A month after first single “Pro Memoria” reared its ugly head another mixture of Black Metal ferocity and Death Metal power has escaped from the new Sothoris album “Domus Omnium Mortuorum“. Titled “Lawa” the new cut is one of eight to make the grade from sessions recorded, mixed and mastered by Krzysztof Kostencki (Damnation of Gods, Across the Void, Dimera) at Tetra Wave Studio with the full record being available via both Fetzner Death Records and ADG Records on 3rd October.
Vocalist Raven comments on new song: “Lawa is a song of regret over the lack of reflection and the repetition of the same mistakes. It is the result of the observation that surprisingly often we do not want, both as nations and as individuals, to draw on the experiences of the past. The existence of those who know this, cannot come to terms with it, and are condemned to oblivion is a nightmare”

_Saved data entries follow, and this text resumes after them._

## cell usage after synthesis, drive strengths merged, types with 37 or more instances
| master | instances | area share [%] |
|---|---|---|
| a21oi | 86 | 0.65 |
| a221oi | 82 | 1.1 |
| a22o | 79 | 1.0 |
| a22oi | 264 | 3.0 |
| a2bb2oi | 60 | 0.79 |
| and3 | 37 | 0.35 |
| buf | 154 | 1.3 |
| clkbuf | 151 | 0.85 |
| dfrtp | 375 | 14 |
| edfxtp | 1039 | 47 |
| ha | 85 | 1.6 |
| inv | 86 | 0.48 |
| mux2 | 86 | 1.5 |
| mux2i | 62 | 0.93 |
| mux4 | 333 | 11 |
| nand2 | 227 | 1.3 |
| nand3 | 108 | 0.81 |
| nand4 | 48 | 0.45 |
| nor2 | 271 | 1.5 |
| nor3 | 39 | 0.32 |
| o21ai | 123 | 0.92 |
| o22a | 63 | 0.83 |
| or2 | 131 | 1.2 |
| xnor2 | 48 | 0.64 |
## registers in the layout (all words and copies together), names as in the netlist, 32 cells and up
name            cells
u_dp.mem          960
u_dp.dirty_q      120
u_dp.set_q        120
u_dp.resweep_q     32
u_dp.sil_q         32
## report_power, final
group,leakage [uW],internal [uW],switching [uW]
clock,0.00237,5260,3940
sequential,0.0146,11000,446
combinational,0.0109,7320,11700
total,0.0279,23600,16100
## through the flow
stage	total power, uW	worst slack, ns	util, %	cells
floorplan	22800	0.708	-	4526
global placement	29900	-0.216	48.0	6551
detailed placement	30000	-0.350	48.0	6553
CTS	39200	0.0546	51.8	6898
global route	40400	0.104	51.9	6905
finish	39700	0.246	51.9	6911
### config.mk
export PLATFORM = sky130hd
export DESIGN_NAME = ready_queue_with_min_select_unit
export DESIGN_NICKNAME = d
export VERILOG_FILES = /design/src/hdl/rqms_pkg.sv /design/src/hdl/rqms_datapath.sv /design/src/hdl/rqms_ctrl.sv /design/src/hdl/ready_queue_with_min_select_unit.sv
export SDC_FILE = /design/constraint.sdc
export NUM_CORES = 1
export LEC_CHECK = 0
export BUFFER_PORTS_ARGS = -buffer_cell sky130_fd_sc_hd__buf_2
export CAP_MARGIN = 20
export CORE_MARGIN = 2
export CORE_UTILIZATION = 55
export CTS_BUF_LIST = sky130_fd_sc_hd__clkbuf_4
export DETAILED_ROUTE_END_ITERATION = 10
export PLACE_DENSITY = 0.72
export SKIP_CTS_REPAIR_TIMING = 1
export SLEW_MARGIN = 20
export SYNTH_ARGS = -nofsm -noshare
export SYNTH_HDL_FRONTEND = slang
export SYNTH_HIERARCHICAL = 1
export SYNTH_SLANG_ARGS = --single-unit
### constraint.sdc
create_clock -name clk -period 16.31 [get_ports clk]
set_clock_uncertainty 0.15 [all_clocks]
set_input_delay 3.262 -clock clk [delete_from_list [all_inputs] [get_ports clk]]
set_output_delay 3.262 -clock clk [all_outputs]
set_load 0.05 [all_outputs]
$ cat config.mk
export PLATFORM = sky130hd
export DESIGN_NAME = yuv_luma_square_dark_curve
export DESIGN_NICKNAME = d
export VERILOG_FILES = /design/src/design/yldc_pkg.sv /design/src/design/yldc_fwd.sv /design/src/design/yldc_curve.sv /design/src/design/yldc_inv.sv /design/src/design/yldc_skid.sv /design/src/design/yuv_luma_square_dark_curve.sv
export VERILOG_INCLUDE_DIRS = /design/src /design/src/design
export SDC_FILE = /design/constraint.sdc
export NUM_CORES = 2
export LEC_CHECK = 0
export ABC_CLOCK_PERIOD_IN_PS = 10710
export BUFFER_PORTS_ARGS = -buffer_cell sky130_fd_sc_hd__buf_4
export CAP_MARGIN = 20
export CORE_ASPECT_RATIO = 1.75
export CORE_MARGIN = 8
export CORE_UTILIZATION = 65
export CTS_CLUSTER_SIZE = 28
export DETAILED_ROUTE_END_ITERATION = 6
export PLACE_DENSITY = 0.82
export REMOVE_ABC_BUFFERS = 1
export SLEW_MARGIN = 20
export SYNTH_ARGS = -nofsm -noshare
export SYNTH_HDL_FRONTEND = slang
export SYNTH_SLANG_ARGS = --single-unit
$ cat constraint.sdc
create_clock -name aclk -period 10.71 [get_ports aclk]
set_input_delay 1.6065 -clock aclk [delete_from_list [all_inputs] [get_ports aclk]]
set_output_delay 1.6065 -clock aclk [all_outputs]
set_load 0.01 [all_outputs]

The band comment: “This album uses a certain artistic game. We go back in time to the 19th century. The starting point for this idea, the inspiration is the monument of Karl Robert Lachmann, the only son of a German, aristocratic family, who died in the Franco-Prussian War (1870-1871), vandalized by cemetery robbers, located in the mausoleum in Jałowiec. Based on what is on the cover, such a sketchy, very loosely outlined “plot” was created. It comes down primarily to what is in Wieczornica and the sound of slamming doors (gates) at the end of the album after Pietno. Generally: at night, a group of cemetery hyenas smash coffins, and the spirits of the dead suddenly start to get out of them, but not to punish them, but to show the tragedy of their lives and the world in which they existed. All the pieces after Wieczornica are de facto the voices of these spirits and our “today’s” commentaries on the visions or stories they presented before these thieves. So we as performers are a bit narrators, a bit actors, we interject a bit with our own words of commentary. The whole album is connected by the closing of the gate (sound), symbolically referring to the earlier opening of the coffins, but also to the end of that “séance” with the spirits, as well as the closing of the doors of their house, which is a reference to the title of the album “House of all the dead”.”